==> src/rtl/core/tmf_front.sv <==
// front end: config registers, item register and message formatting
// depends on tmf_pkg and tmf_div
module tmf_front
  import tmf_pkg::*;
(
  input  logic                  clk,
  input  logic                  rst_n,
  input  logic                  cfg_we,
  input  logic [CFG_IDX_W-1:0]  cfg_index,
  input  logic [CFG_DATA_W-1:0] cfg_data,
  input  logic                  in_valid,
  output logic                  in_ready,
  input  logic [2:0]            in_command,
  input  logic signed [V1_W-1:0] in_first_value,
  input  logic signed [V_W-1:0] in_second_value,
  input  logic signed [V_W-1:0] in_third_value,
  input  logic                  q_full,
  output push_t                 push
);

  logic [6:0][ID_W-1:0] ids_r;
  logic [SCALE_W-1:0]   period_scale_r;

  cmd_t             cmd_r;
  logic [V_W-1:0]   v1_r, v2_r, v3_r;
  logic             item_valid_r, item_valid_nxt;

  logic             accept;
  logic             need_div;
  logic             div_done;
  logic [NUM_W-1:0] div_quot;
  logic [NUM_W-1:0] div_num;
  logic [63:0]      prod_time;
  logic [23:0]      t_time;
  logic [23:0]      t_rpm;
  logic [15:0]      t_throttle;
  logic [15:0]      t_steer;
  logic [17:0]      prod_brake;
  logic [15:0]      q_x, q_y;
  msg_t             msg;

  always_ff @(posedge clk) begin
    if (!rst_n) begin
      ids_r          <= '0;
      period_scale_r <= SCALE_RESET;
    end else if (cfg_we) begin
      unique case (cfg_index)
        CFG_TIMESTAMP_ID: ids_r[CMD_TIME]     <= cfg_data[ID_W-1:0];
        CFG_SPEED_ID:     ids_r[CMD_SPEED]    <= cfg_data[ID_W-1:0];
        CFG_RPM_ID:       ids_r[CMD_RPM]      <= cfg_data[ID_W-1:0];
        CFG_POSITION_ID:  ids_r[CMD_POSITION] <= cfg_data[ID_W-1:0];
        CFG_THROTTLE_ID:  ids_r[CMD_THROTTLE] <= cfg_data[ID_W-1:0];
        CFG_STEERING_ID:  ids_r[CMD_STEERING] <= cfg_data[ID_W-1:0];
        CFG_ACCEL_ID:     ids_r[CMD_ACCEL]    <= cfg_data[ID_W-1:0];
        CFG_PERIOD_SCALE: period_scale_r      <= cfg_data[SCALE_W-1:0];
        default: ;
      endcase
    end
  end

  assign need_div   = (cmd_r == CMD_RPM) && (v1_r != '0);
  assign push.valid = item_valid_r && (!need_div || div_done) && !q_full;
  assign in_ready   = !item_valid_r || push.valid;
  assign accept     = in_valid && in_ready;

  always_comb begin
    item_valid_nxt = item_valid_r;
    if (accept) begin
      item_valid_nxt = 1'b1;
    end else if (push.valid) begin
      item_valid_nxt = 1'b0;
    end
  end

  always_ff @(posedge clk) begin
    if (!rst_n) begin
      item_valid_r <= 1'b0;
    end else begin
      item_valid_r <= item_valid_nxt;
    end
  end

  always_ff @(posedge clk) begin
    if (accept) begin
      cmd_r <= cmd_t'(in_command);
      v1_r  <= in_first_value[V_W-1:0];
      v2_r  <= in_second_value;
      v3_r  <= in_third_value;
    end
  end

  assign div_num = NUM_W'(period_scale_r * PERIOD_MULT);

  tmf_div u_div (
    .clk   (clk),
    .rst_n (rst_n),
    .start (accept && (in_command == CMD_RPM)),
    .num   (div_num),
    .den   (in_first_value[V_W-1:0]),
    .done  (div_done),
    .quot  (div_quot)
  );

  assign prod_time  = v1_r * RECIP_10;
  assign t_time     = prod_time[RECIP_10_SHIFT +: 24];
  // zero rpm sends a zero period
  assign t_rpm      = (v1_r == '0) ? 24'd0 : div_quot[23:0];
  assign t_throttle = 16'(v1_r[15:0] * 6'd50);
  assign t_steer    = 16'(v1_r[15:0] * 4'd10);
  assign prod_brake = 18'(v1_r[16:0] * BRAKE_MUL);
  assign q_x        = q78(v1_r);
  assign q_y        = q78(v2_r);

  always_comb begin
    msg = '0;
    unique case (cmd_r)
      CMD_TIME: begin
        msg.body[0] = ids_r[CMD_TIME];
        msg.body[1] = t_time[23:16];
        msg.body[2] = t_time[15:8];
        msg.body[3] = t_time[7:0];
        msg.len     = LEN_W'(4);
      end
      CMD_SPEED: begin
        msg.body[0] = ids_r[CMD_SPEED];
        msg.body[1] = v1_r[31:24];
        msg.body[2] = v1_r[23:16];
        msg.body[3] = v1_r[15:8];
        msg.body[4] = v1_r[7:0];
        msg.body[5] = 8'h00;
        msg.body[6] = v2_r[23:16];
        msg.body[7] = v2_r[15:8];
        msg.body[8] = v2_r[7:0];
        msg.len     = LEN_W'(9);
      end
      CMD_RPM: begin
        msg.body[0] = ids_r[CMD_RPM];
        msg.body[1] = t_rpm[23:16];
        msg.body[2] = t_rpm[15:8];
        msg.body[3] = t_rpm[7:0];
        msg.len     = LEN_W'(4);
      end
      CMD_POSITION: begin
        msg.body[0]  = ids_r[CMD_POSITION];
        msg.body[1]  = v1_r[31:24];
        msg.body[2]  = v1_r[23:16];
        msg.body[3]  = v1_r[15:8];
        msg.body[4]  = v1_r[7:0];
        msg.body[5]  = v2_r[31:24];
        msg.body[6]  = v2_r[23:16];
        msg.body[7]  = v2_r[15:8];
        msg.body[8]  = v2_r[7:0];
        msg.body[9]  = v3_r[31:24];
        msg.body[10] = v3_r[23:16];
        msg.body[11] = v3_r[15:8];
        msg.body[12] = v3_r[7:0];
        msg.len      = LEN_W'(13);
      end
      CMD_THROTTLE: begin
        msg.body[0] = ids_r[CMD_THROTTLE];
        msg.body[1] = t_throttle[15:8];
        msg.body[2] = t_throttle[7:0];
        msg.len     = LEN_W'(3);
      end
      CMD_STEERING: begin
        // low byte goes out before high byte here
        msg.body[0] = ids_r[CMD_STEERING];
        msg.body[1] = STEER_TAG;
        msg.body[2] = t_steer[7:0];
        msg.body[3] = t_steer[15:8];
        msg.len     = LEN_W'(4);
      end
      CMD_ACCEL: begin
        msg.body[0] = ids_r[CMD_ACCEL];
        msg.body[1] = q_x[15:8];
        msg.body[2] = q_x[7:0];
        msg.body[3] = q_y[15:8];
        msg.body[4] = q_y[7:0];
        msg.len     = LEN_W'(5);
      end
      CMD_BRAKE: begin
        // brake shares the throttle id
        msg.body[0] = ids_r[CMD_THROTTLE];
        msg.body[1] = prod_brake[16:9];
        msg.body[2] = prod_brake[8:1];
        msg.len     = LEN_W'(3);
      end
    endcase
  end

  assign push.msg = msg;

`ifndef SYNTHESIS
  a_wait_divider: assert property (@(posedge clk) disable iff (!rst_n)
    item_valid_r && need_div && !div_done |-> !in_ready && !push.valid)
    else $error("rpm item left before its quotient was ready");
`endif

endmodule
┄┄┄┄┄┄┄┄┄┄┄┄┄┄┄┄┄┄┄┄
What the task requires: Word for word, repeat every entry listed above.

Answer section:
==> src/rtl/core/tmf_front.sv <==
// front end: config registers, item register and message formatting
// depends on tmf_pkg and tmf_div
module tmf_front
  import tmf_pkg::*;
(
  input  logic                  clk,
  input  logic                  rst_n,
  input  logic                  cfg_we,
  input  logic [CFG_IDX_W-1:0]  cfg_index,
  input  logic [CFG_DATA_W-1:0] cfg_data,
  input  logic                  in_valid,
  output logic                  in_ready,
  input  logic [2:0]            in_command,
  input  logic signed [V1_W-1:0] in_first_value,
  input  logic signed [V_W-1:0] in_second_value,
  input  logic signed [V_W-1:0] in_third_value,
  input  logic                  q_full,
  output push_t                 push
);

  logic [6:0][ID_W-1:0] ids_r;
  logic [SCALE_W-1:0]   period_scale_r;

  cmd_t             cmd_r;
  logic [V_W-1:0]   v1_r, v2_r, v3_r;
  logic             item_valid_r, item_valid_nxt;

  logic             accept;
  logic             need_div;
  logic             div_done;
  logic [NUM_W-1:0] div_quot;
  logic [NUM_W-1:0] div_num;
  logic [63:0]      prod_time;
  logic [23:0]      t_time;
  logic [23:0]      t_rpm;
  logic [15:0]      t_throttle;
  logic [15:0]      t_steer;
  logic [17:0]      prod_brake;
  logic [15:0]      q_x, q_y;
  msg_t             msg;

  always_ff @(posedge clk) begin
    if (!rst_n) begin
      ids_r          <= '0;
      period_scale_r <= SCALE_RESET;
    end else if (cfg_we) begin
      unique case (cfg_index)
        CFG_TIMESTAMP_ID: ids_r[CMD_TIME]     <= cfg_data[ID_W-1:0];
        CFG_SPEED_ID:     ids_r[CMD_SPEED]    <= cfg_data[ID_W-1:0];
        CFG_RPM_ID:       ids_r[CMD_RPM]      <= cfg_data[ID_W-1:0];
        CFG_POSITION_ID:  ids_r[CMD_POSITION] <= cfg_data[ID_W-1:0];
        CFG_THROTTLE_ID:  ids_r[CMD_THROTTLE] <= cfg_data[ID_W-1:0];
        CFG_STEERING_ID:  ids_r[CMD_STEERING] <= cfg_data[ID_W-1:0];
        CFG_ACCEL_ID:     ids_r[CMD_ACCEL]    <= cfg_data[ID_W-1:0];
        CFG_PERIOD_SCALE: period_scale_r      <= cfg_data[SCALE_W-1:0];
        default: ;
      endcase
    end
  end

  assign need_div   = (cmd_r == CMD_RPM) && (v1_r != '0);
  assign push.valid = item_valid_r && (!need_div || div_done) && !q_full;
  assign in_ready   = !item_valid_r || push.valid;
  assign accept     = in_valid && in_ready;

  always_comb begin
    item_valid_nxt = item_valid_r;
    if (accept) begin
      item_valid_nxt = 1'b1;
    end else if (push.valid) begin
      item_valid_nxt = 1'b0;
    end
  end

  always_ff @(posedge clk) begin
    if (!rst_n) begin
      item_valid_r <= 1'b0;
    end else begin
      item_valid_r <= item_valid_nxt;
    end
  end

  always_ff @(posedge clk) begin
    if (accept) begin
      cmd_r <= cmd_t'(in_command);
      v1_r  <= in_first_value[V_W-1:0];
      v2_r  <= in_second_value;
      v3_r  <= in_third_value;
    end
  end

  assign div_num = NUM_W'(period_scale_r * PERIOD_MULT);

  tmf_div u_div (
    .clk   (clk),
    .rst_n (rst_n),
    .start (accept && (in_command == CMD_RPM)),
    .num   (div_num),
    .den   (in_first_value[V_W-1:0]),
    .done  (div_done),
    .quot  (div_quot)
  );

  assign prod_time  = v1_r * RECIP_10;
  assign t_time     = prod_time[RECIP_10_SHIFT +: 24];
  // zero rpm sends a zero period
  assign t_rpm      = (v1_r == '0) ? 24'd0 : div_quot[23:0];
  assign t_throttle = 16'(v1_r[15:0] * 6'd50);
  assign t_steer    = 16'(v1_r[15:0] * 4'd10);
  assign prod_brake = 18'(v1_r[16:0] * BRAKE_MUL);
  assign q_x        = q78(v1_r);
  assign q_y        = q78(v2_r);

  always_comb begin
    msg = '0;
    unique case (cmd_r)
      CMD_TIME: begin
        msg.body[0] = ids_r[CMD_TIME];
        msg.body[1] = t_time[23:16];
        msg.body[2] = t_time[15:8];
        msg.body[3] = t_time[7:0];
        msg.len     = LEN_W'(4);
      end
      CMD_SPEED: begin
        msg.body[0] = ids_r[CMD_SPEED];
        msg.body[1] = v1_r[31:24];
        msg.body[2] = v1_r[23:16];
        msg.body[3] = v1_r[15:8];
        msg.body[4] = v1_r[7:0];
        msg.body[5] = 8'h00;
        msg.body[6] = v2_r[23:16];
        msg.body[7] = v2_r[15:8];
        msg.body[8] = v2_r[7:0];
        msg.len     = LEN_W'(9);
      end
      CMD_RPM: begin
        msg.body[0] = ids_r[CMD_RPM];
        msg.body[1] = t_rpm[23:16];
        msg.body[2] = t_rpm[15:8];
        msg.body[3] = t_rpm[7:0];
        msg.len     = LEN_W'(4);
      end
      CMD_POSITION: begin
        msg.body[0]  = ids_r[CMD_POSITION];
        msg.body[1]  = v1_r[31:24];
        msg.body[2]  = v1_r[23:16];
        msg.body[3]  = v1_r[15:8];
        msg.body[4]  = v1_r[7:0];
        msg.body[5]  = v2_r[31:24];
        msg.body[6]  = v2_r[23:16];
        msg.body[7]  = v2_r[15:8];
        msg.body[8]  = v2_r[7:0];
        msg.body[9]  = v3_r[31:24];
        msg.body[10] = v3_r[23:16];
        msg.body[11] = v3_r[15:8];
        msg.body[12] = v3_r[7:0];
        msg.len      = LEN_W'(13);
      end
      CMD_THROTTLE: begin
        msg.body[0] = ids_r[CMD_THROTTLE];
        msg.body[1] = t_throttle[15:8];
        msg.body[2] = t_throttle[7:0];
        msg.len     = LEN_W'(3);
      end
      CMD_STEERING: begin
        // low byte goes out before high byte here
        msg.body[0] = ids_r[CMD_STEERING];
        msg.body[1] = STEER_TAG;
        msg.body[2] = t_steer[7:0];
        msg.body[3] = t_steer[15:8];
        msg.len     = LEN_W'(4);
      end
      CMD_ACCEL: begin
        msg.body[0] = ids_r[CMD_ACCEL];
        msg.body[1] = q_x[15:8];
        msg.body[2] = q_x[7:0];
        msg.body[3] = q_y[15:8];
        msg.body[4] = q_y[7:0];
        msg.len     = LEN_W'(5);
      end
      CMD_BRAKE: begin
        // brake shares the throttle id
        msg.body[0] = ids_r[CMD_THROTTLE];
        msg.body[1] = prod_brake[16:9];
        msg.body[2] = prod_brake[8:1];
        msg.len     = LEN_W'(3);
      end
    endcase
  end

  assign push.msg = msg;

`ifndef SYNTHESIS
  a_wait_divider: assert property (@(posedge clk) disable iff (!rst_n)
    item_valid_r && need_div && !div_done |-> !in_ready && !push.valid)
    else $error("rpm item left before its quotient was ready");
`endif

endmodule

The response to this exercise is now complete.